From the first line of the material through the line containing "File: src/rtl/if_fetch.sv", restate everything word for word and nothing more.

══ DATA LISTING ══

File: config.mk
export PLATFORM = sky130hd
export DESIGN_NAME = if_fetch
export DESIGN_NICKNAME = d
export VERILOG_FILES = /design/src/rtl/if_fetch.sv
export SDC_FILE = /design/constraint.sdc
export NUM_CORES = 2
export LEC_CHECK = 0
export ABC_AREA = 1
export CORE_MARGIN = 3
export CORE_UTILIZATION = 30
export CTS_CLUSTER_SIZE = 25
export DETAILED_ROUTE_END_ITERATION = 10
export DONT_BUFFER_PORTS = 1
export GPL_ROUTABILITY_DRIVEN = 0
export HOLD_SLACK_MARGIN = 0.05
export PLACE_DENSITY_LB_ADDON = 0.25
export SLEW_MARGIN = 20
export SYNTH_ARGS = -nofsm -noshare
export SYNTH_HDL_FRONTEND = slang
export SYNTH_SLANG_ARGS = --single-unit
File: constraint.sdc
create_clock -name i_clk -period 13.4 [get_ports i_clk]
set_clock_uncertainty 0.1 [all_clocks]
set_input_delay 2.01 -clock i_clk [delete_from_list [all_inputs] [get_ports i_clk]]
set_output_delay 2.01 -clock i_clk [all_outputs]
set_load 0.01 [all_outputs]
File: src/rtl/if_fetch.sv
// rtl/if_fetch.sv - instruction fetch stage: PC, loader-written instruction memory, IF/ID register
module if_fetch #(
    parameter int              BITS_SIZE   = 32,
    parameter int              MEM_WORDS   = 64,
    parameter logic [BITS_SIZE-1:0] HALT_OPCODE = 32'hFFFF_FFFF
) (
    input  logic                         i_clk,
    input  logic                         i_reset,
    input  logic                         i_step,
    input  logic                         i_stall,
    input  logic                         i_flush,
    input  logic [1:0]                   i_pc_src,
    input  logic [BITS_SIZE-1:0]         i_branch_addr,
    input  logic [BITS_SIZE-1:0]         i_jump_addr,
    input  logic [BITS_SIZE-1:0]         i_jr_addr,
    input  logic                         i_load_en,
    input  logic                         i_load_valid,
    input  logic [7:0]                   i_load_byte,
    output logic [BITS_SIZE-1:0]         o_pc,
    output logic [BITS_SIZE-1:0]         o_IFID_PC4,
    output logic [BITS_SIZE-1:0]         o_IFID_instruction,
    output logic                         o_halt,
    output logic [$clog2(MEM_WORDS):0]   o_load_words
);
    localparam int AW = $clog2(MEM_WORDS);

    logic [BITS_SIZE-1:0] mem [MEM_WORDS];

    logic [BITS_SIZE-1:0] pc;
    logic [BITS_SIZE-1:0] ifid_pc4;
    logic [BITS_SIZE-1:0] ifid_instr;
    logic                 halt;
    logic [BITS_SIZE-1:0] fetch_word;
    logic [BITS_SIZE-1:0] pc_plus4;
    logic [BITS_SIZE-1:0] next_pc;
    logic                 advance;

    logic [1:0]           byte_cnt;
    logic [23:0]          byte_buf;
    logic [AW-1:0]        wr_idx;
    logic [AW:0]          load_words;
    logic                 load_en_q;
    logic                 word_done;

    assign fetch_word = mem[pc[AW+1:2]];
    assign pc_plus4   = pc + BITS_SIZE'(4);
    assign advance    = !halt && i_step && !i_stall;
    assign word_done  = i_load_en && i_load_valid && (byte_cnt == 2'd3);

    always_comb begin
        next_pc = pc_plus4;
        case (i_pc_src)
            2'b01:   next_pc = i_branch_addr;
            2'b10:   next_pc = i_jump_addr;
            2'b11:   next_pc = i_jr_addr;
            default: next_pc = pc_plus4;
        endcase
    end

    always_ff @(posedge i_clk) begin
        if (!i_reset || i_load_en) begin
            pc         <= '0;
            ifid_pc4   <= '0;
            ifid_instr <= '0;
            halt       <= 1'b0;
        end else if (advance) begin
            ifid_pc4   <= pc_plus4;
            ifid_instr <= i_flush ? '0 : fetch_word;
            // A fetched HALT parks the PC on itself so the halt word stays addressable.
            if (!i_flush && fetch_word == HALT_OPCODE) begin
                halt <= 1'b1;
            end else begin
                pc <= next_pc;
            end
        end
    end

    always_ff @(posedge i_clk) begin
        if (!i_reset) begin
            byte_cnt   <= '0;
            byte_buf   <= '0;
            wr_idx     <= '0;
            load_words <= '0;
            load_en_q  <= 1'b0;
        end else begin
            load_en_q <= i_load_en;
            if (!i_load_en) begin
                byte_cnt <= '0;
                byte_buf <= '0;
                wr_idx   <= '0;
            end else begin
                // Entry into loader mode restarts the word count; no word can complete on that edge.
                if (!load_en_q) begin
                    load_words <= '0;
                end
                if (i_load_valid) begin
                    byte_cnt <= byte_cnt + 2'd1;
                    byte_buf <= {byte_buf[15:0], i_load_byte};
                end
                if (word_done) begin
                    wr_idx <= wr_idx + 1'b1;
                    if (load_words != (AW+1)'(MEM_WORDS)) begin
                        load_words <= load_words + 1'b1;
                    end
                end
            end
        end
    end

    always_ff @(posedge i_clk) begin
        if (i_reset && word_done) begin
            mem[wr_idx] <= BITS_SIZE'({byte_buf, i_load_byte});
        end
    end

    assign o_pc               = pc;
    assign o_IFID_PC4         = ifid_pc4;
    assign o_IFID_instruction = ifid_instr;
    assign o_halt             = halt;
    assign o_load_words       = load_words;
endmodule

* Word level (Yosys, flattened, before mapping)
Memories as Yosys holds them, arrays and structs flattened. A register that Yosys moved wholly into a read port is not among the register bits. Cells that the tools add are included.
Word-level totals: flip-flop bits (word level) 137, output and inout port bits 104, bits in writable memories 2048, logic and storage cells 44, memories kept 1
Memories:
- mem | depth 64, bits a word 32, rd ports 1, clocked after Yosys merged registers in 1, wr ports 1, line 27 | logic [BITS_SIZE-1:0] mem [MEM_WORDS];
Operators by class: equal/unequal tests 6, multiplexer cells 9, reduce and logical (&&, ||, !) cells 14, bitwise operators 1, add/subtract/negate cells 4
Operators by type and width (number):
- $pmux W32 S3 | 1
- $add A32 B3 Y32 const B | 1
- $eq A32 B32 Y1 const B | 1
- $mux W32 | 1
- $mux W7 | 3
- $mux W6 | 2
- $add A7 B1 Y7 const B | 1
- $ne A7 B7 Y1 const B | 1
- $add A6 B1 Y6 const B | 1
- $eq A2 B2 Y1 const B | 3
- $logic_and A1 B1 Y1 | 6
- $reduce_and A2 Y1 | 3
- $logic_not A1 Y1 | 4
- $add A2 B1 Y2 const B | 1
- $eq A2 B1 Y1 const B | 1
- $mux W1 | 2
- $logic_or A1 B1 Y1 | 1
- $not A1 Y1 | 1

* Longest topological paths before layout
word-level depth 6, depth in mapped cells 22, mapped depth without buffers 18

* Worst setup path after synthesis
Ideal clock, no wire load.
path type input to register, start point input port i_load_valid, end point memory mem[63][0], enable pin, path slack 7.619 ns, buffers on the path 2, arrival time 5.220 ns, cell stages on the path 6, cell sequence clkbuf_1 -> nand3_1 -> nor2_1 -> nand3_1 -> clkbuf_1 -> nor3_1
On the way: longest elaborated chain between the ends 5
RTL lines:
- start, declared | line 17 | input logic i_load_valid,
- $logic_and A1 B1 Y1 (2 in series) | line 48 | assign word_done = i_load_en && i_load_valid && (byte_cnt == 2'd3);
- $logic_and A1 B1 Y1 | line 111 | if (i_reset && word_done) begin
- $mux W1 | line 111
- $mux W1 (implied by the code) | line 112 | mem[wr_idx] <= BITS_SIZE'({byte_buf, i_load_byte});
- end, declared | line 27
No other way between the ends.

==> impl_metrics.tcl <==
set metrics [dict create \
    finalPower_uw 14100 \
    cts_resized 0 \
    vdd_drop_max_uv 137 \
    async_flop_share 0 \
    rsz0062_at_grt "false" \
    fill_cells 28832 \
    clock.fmax_mhz 146 \
    synth_ff_type "edfxtp_1" \
    synth_edf_count 2048 \
    crit_path_end_kind "flop" \
    min_period_ns 6.85 \
    area_growth_pct 13.0 \
    worst_ep_required_time_ns 14.05 \
    io_buffers 0 \
    critPathArrivalTime_ns 7.51 \
    cts_tree "built" \
    synth_top_area_cell "edfxtp_1" \
    grt_overflow_total 0 \
    grt_max_degree 165 \
    synth_cell_type_count 35 \
    synth_seq_cells 2191 \
    grt_use_total 0.190 \
    hpwlAfterDp_um 160000 \
    status "finished clean" \
    die_w_um 550 \
    place_ws_ns 6.61 \
    fp-row-count 198 \
    power_density_nw_per_um2 141 \
    htree_levels 4 \
    final-setup-viol-count 0 \
    worst-setup-path-type "flop to flop" \
    hold_viol_final 0 \
    placed_cell_area_um2 93000 \
    io_pins 217 \
    cts_buffers 226 \
    synth_area_um2 88700 \
    final.period_utilization 0.511 \
    slew_viol_final 0 \
    postCtsHoldBufs 0 \
    synthTopCellsByArea "edfxtp_1, nand3_1, nand2_1" \
    drtPass1Iterations 6 \
    power.leakage_uw 0.0348 \
    max-cap-violations 0 \
    final_nets 7672 \
    start_util 0.303 \
    yosys_warnings 0 \
    wire_per_inst_um 25.4 \
    clockBufferDepth 3 \
    grt_pass1_wl_um 421000 \
    antenna_found_initial 15 \
    worst_pin_slew_ns 1.12 \
    relSlewSlack 0.252 \
    fin_area_um2 100000 \
    yosysTopAreaCellShare 0.694 \
    vias_per_cell 5.16 \
    layout_setup_ws_ns 6.55 \
    drive_gt1_frac 0.0767 \
    synth_nets 7783 \
    ys_seq_area_frac 0.726 \
    worstSetupStartpointType "flop" \
    fin_hold_ws_ns 0.374 \
    synthCells 7665 \
    die_h_um 550 \
    via_count 60103 \
    root_buffer "clkbuf_16" \
    syn_avg_cell_area_um2 11.6 \
    crit_fanout 138 \
    clk-insertion-delay-late_ns 0.88 \
    drc 0 \
    drt_iter0_markers 6960 \
    grt_pass1_vias 57263 \
    wl_um 296000 \
    min-delay-path-class "flop to flop" \
    clock_sinks 2191 \
    core_region_area_um2 293000 \
    ant_nets 0 \
    clk_pin_slew_worst_paths_ns 0.06 \
    final.setup.tns_ns 0 \
    cts_setup_buffers 0 \
    dieArea_um2 302000 \
]
==> cell type report <==
| type | count | area (µm²) | area share |
|---|---|---|---|
| clock inverters | 120 | 1010 | 0.0101 |
| repair buffers | 158 | 1300 | 0.0130 |
| clock buffers | 302 | 6210 | 0.0619 |
| diodes | 5 | 12.5 | 0.000125 |
| well taps | 3900 | 4880 | 0.0487 |
| multi-input cells | 4866 | 21900 | 0.219 |
| inverters | 111 | 445 | 0.00445 |
| flip-flops and latches | 2191 | 64400 | 0.643 |
==> final timing paths <==
path / cells after the start / from / slack, ns / endpoint
min: 2 / byte_cnt[1]$_SDFFE_PN0P_ / 0.37 / byte_cnt[1]$_SDFFE_PN0P_
max reg2reg: 20 / flop / 6.55 / o_pc[2]$_SDFFE_PP0P_
max: 20 / flop / 6.55 / o_pc[2]$_SDFFE_PP0P_
min reg2reg: 2 / byte_cnt[1]$_SDFFE_PN0P_ / 0.37 / byte_cnt[1]$_SDFFE_PN0P_
==> cells by family (layout without fill, tap and decap cells) <==
group                    count (synthesis)  count (layout)  synth area share
other                                    0               5                 0
adder cells (fa/ha/maj)                  5               5          0.000705
XOR/XNOR                                31              31           0.00306
buffers and inverters                  608             691            0.0327
AND/OR/NAND/NOR                       4622            4622             0.224
AO/OA/AOI/OAI                          208             208            0.0135
flip-flops                            2191            2191             0.726
==> report_power, final <==
part	internal [µW]	switching [µW]
registers	7420	31.6
logic	121	382
clock network	3510	2680
total	11000	3090
==> cell usage after synthesis (2+ instances only) <==
cell type / n
nand4_1: 17
o21bai_1: 13
o211ai_1: 15
o21ai_0: 48
nor4_1: 2
nor2_1: 178
buf_1: 86
xnor2_1: 6
buf_6: 13
ha_1: 5
buf_4: 55
nand3_1: 1953
o22ai_1: 7
inv_1: 101
edfxtp_1: 2048
a31oi_1: 2
xor2_1: 25
inv_2: 7
clkinv_1: 3
o2111ai_1: 9
buf_2: 241
o21ai_1: 10
dfxtp_1: 143
nand2_1: 2451
a21oi_1: 93
clkbuf_1: 101
a22o_1: 10
nor3_1: 16
==> metrics by stage <==
step	util	std cells
after floorplan	-	7665
after global placement	0.318	11226
after detailed placement	0.318	11226
after CTS	0.342	11648
after global routing	0.342	11649
final	0.342	11653
==> worst max-delay path: stages (launching register included) <==
cell     delay (ns)
dfxtp_4        0.54
inv_8          0.69
buf_12         0.55
buf_4          0.72
nand2_1        0.11
nand3_1        0.10
nand3_1        0.10
nand3_1        0.13
nand3_1        0.17
nand2_1        0.12
nand2_1        0.18
nand2_1        0.15
nand2_1        0.28
nor2_1         0.19
nand2_1        0.08
nor2_1         0.08
nand3_1        0.66
nand2_2        0.95
inv_2          0.27
nor2_1         0.21
nor2_1         0.06
==> layer usage <==
metal / vias to the layer above / GRT usage / share of wire
li1: 26855 / - / -
met1: 30415 / 0.260 / 0.42
met2: 2412 / 0.305 / 0.47
met3: 417 / 0.0296 / 0.073
met4: 4 / 0.0701 / 0.038
met5: - / 0 / 0.000078
==> cells in the final DEF (no fill, tap or decap), types with 9 or more instances in the layout <==
cell,count
edfxtp_1,2048
nor2_1,111
dfxtp_2,22
bufinv_16,14
clkbuf_8,16
xor2_1,25
inv_1,99
o211ai_1,15
buf_12,9
a21oi_1,93
nor2_4,67
nand3_1,1953
o21ai_0,48
o21ai_1,10
o21bai_1,13
clkinv_1,44
o2111ai_1,9
clkbuf_1,55
nand4_1,17
a22o_1,10
clkinv_2,50
buf_4,149
nor3_1,15
nand2_1,2451
clkbuf_16,231
dfxtp_1,113
==> registers in the layout, indices dropped and copies added (netlist names), named ones only <==
name,flops
o_halt,1
byte_buf,24
o_IFID_PC4,32
o_load_words,7
byte_cnt,2
o_IFID_instruction,32
o_pc,32
wr_idx,6
load_en_q,1
mem,2048
Note: power is estimated with default switching activity, not from simulation.
==> variant: new RTL, same settings <==
Change the parameter `MEM_WORDS` from 64 to 32.
--- a/src/rtl/if_fetch.sv
+++ b/src/rtl/if_fetch.sv
@@ -3,3 +3,3 @@
     parameter int              BITS_SIZE   = 32,
-    parameter int              MEM_WORDS   = 64,
+    parameter int              MEM_WORDS   = 32,
     parameter logic [BITS_SIZE-1:0] HALT_OPCODE = 32'hFFFF_FFFF
Interface: changed (resized o_load_words); port bits go from 217 to 216. No check against the original RTL was run, so the function may have changed too.
==> variant against the original RTL <==
- setup slack improved by 14 ps
- core utilization fell by 0.12 points
- final cell count fell by 44%
- fmax rose by 0.20%
- power decreased by 46%
- count of clock-buffer cells in the layout is 124 lower
- highest routed layer unchanged
- final area fell by 46%
- wire length is 50% lower
- area after synthesis down 46%
- sequential cell count fell by 1027
- global-route usage fell by 1.2 points
==> variant: results (changes against the original RTL) <==
TritonCTS Buffers = 133 (-41%)
PostCTS Resize Cnt = 0 (unchanged)
Layout cells sized above 1 = 7.165% (-0.50 points)
Worst slew pin tran = 1095 ps (-23.84 ps)
NonClk Buf Share = 0.9479% (-0.35 points)
Final wirelength = 149700 um (-50%)
Adder-Cell Fraction of Synth Area = 0.2086% (+0.14 points)
Multi-input comb cells = 2868 (-41%)
Sequential-to-total area share from yosys stat = 69.92% (-2.7 points)
Status = finished clean
First-pass GRT wire length = 217600 um (-48%)
Clock buf/inv share = 7.634% (+0.43 points)
Clk_lat worst skew = 730 ps (-150 ps)
GR Util All Layers = 17.85% (-1.2 points)
Count of cell types in the netlist = 39 (+11%)
Bufs w/o clock = 65 (-59%)
Hold wc startpoint = byte_cnt[1]
Leak = 19.11 nW (-45%)
FILL cells = 15.87k (-45%)
DP HPWL = 75520 um (-53%)
Most flops, register = mem
FF-to-FF path depth = 18 (-10%)
EDFF count, synth = 1024 (-50%)
Met3 Use GR = 2.930% (-0.033 points)
Clock sink total = 1164 (-47%)
CLK BUF = 178 (-41%)
Largest stage delay, worst path = 910 ps (-40 ps)
# Post-CTS Setup Buffers = 0 (unchanged)
Worst-path maximum fanout = 189 (+37%)
DRT Pass-1 Iters = 6 (unchanged)
Arr. time, crit path = 7330 ps (-180 ps)
Diode count = 1 (-4)
Synth top area cells = edfxtp_1, nand2_1, nand3_1, dfxtp_1, buf_2
Vias/cell = 5.016 (-2.8%)
Iter 0 DRT Violations = 3427 (-51%)
Met2 usage in global routing = 27.90% (-2.6 points)
Inverter count = 101 (-9.0%)
Seq/total area = 62.05% (-2.2 points)
Critical path's slowest cell = nand2_2
GR met1 Demand/Resource = 25.66% (-0.34 points)
Initial antenna violation count = 5 (-10)
Nets = 4454 (-42%)
Post-Synth XOR/XNOR Area = 0.5476% (+0.24 points)
Multi-input combinational area share = 23.82% (+1.9 points)
Most frequent cells after synthesis = nand2_1, edfxtp_1, nand3_1
H-tree Lvls = 4 (unchanged)
Largest net degree at the start of global routing = 190 (+15%)
Vias in the first global route = 31.09k (-46%)
Complex-gate fraction of the synthesized area = 2.871% (+1.5 points)
Number of flip-flops under the largest register name = 1024 (-50%)
Worst R2R Setup Slack = 6560 ps (about the same)
Endpoints failing setup = 0 (unchanged)
Count leader, synth = nand2_1
VDD IR max = 121.3 uV (-11%)
variant: cell count changes in the layout (fill, tap and decap cells not counted), sizes merged, moves of 12 or more:
cell / unedited run / this run
clkinv: 98 / 52
nand2: 2452 / 1582
o21ai: 58 / 70
buf: 158 / 65
nand3: 1953 / 833
a21oi: 93 / 110
edfxtp: 2048 / 1024
nor2: 178 / 139
clkbuf: 302 / 178
variant: stage by stage:
step	instance area, um^2	std cells	setup WS [ps]	hold slack (ps)
2_1_floorplan	47990	4402	7802	344.5
3_3_place_gp	49970	6270	6687	359.1
3_5_place_dp	49970	6270	6570	370.8
4_1_cts	54100	6510	6572	380.3
5_1_grt	54110	6510	5958	392.3
6_report	54120	6511	6562	384.1
variant: routing by layer:
layer	wire length (um)	vias up
li1	-	15120
met3	9610	216
met2	68950	1061
met5	31	-
met1	67760	16250
met4	3308	4
variant: power breakdown:
group / switching, W / internal (W)
Sequential: 0.0000244 / 0.00392
Combinational: 0.000204 / 0.0000737
Clock: 0.00146 / 0.00201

═══

RESULT FOR THIS EXERCISE -
File: config.mk
export PLATFORM = sky130hd
export DESIGN_NAME = if_fetch
export DESIGN_NICKNAME = d
export VERILOG_FILES = /design/src/rtl/if_fetch.sv
export SDC_FILE = /design/constraint.sdc
export NUM_CORES = 2
export LEC_CHECK = 0
export ABC_AREA = 1
export CORE_MARGIN = 3
export CORE_UTILIZATION = 30
export CTS_CLUSTER_SIZE = 25
export DETAILED_ROUTE_END_ITERATION = 10
export DONT_BUFFER_PORTS = 1
export GPL_ROUTABILITY_DRIVEN = 0
export HOLD_SLACK_MARGIN = 0.05
export PLACE_DENSITY_LB_ADDON = 0.25
export SLEW_MARGIN = 20
export SYNTH_ARGS = -nofsm -noshare
export SYNTH_HDL_FRONTEND = slang
export SYNTH_SLANG_ARGS = --single-unit
File: constraint.sdc
create_clock -name i_clk -period 13.4 [get_ports i_clk]
set_clock_uncertainty 0.1 [all_clocks]
set_input_delay 2.01 -clock i_clk [delete_from_list [all_inputs] [get_ports i_clk]]
set_output_delay 2.01 -clock i_clk [all_outputs]
set_load 0.01 [all_outputs]
File: src/rtl/if_fetch.sv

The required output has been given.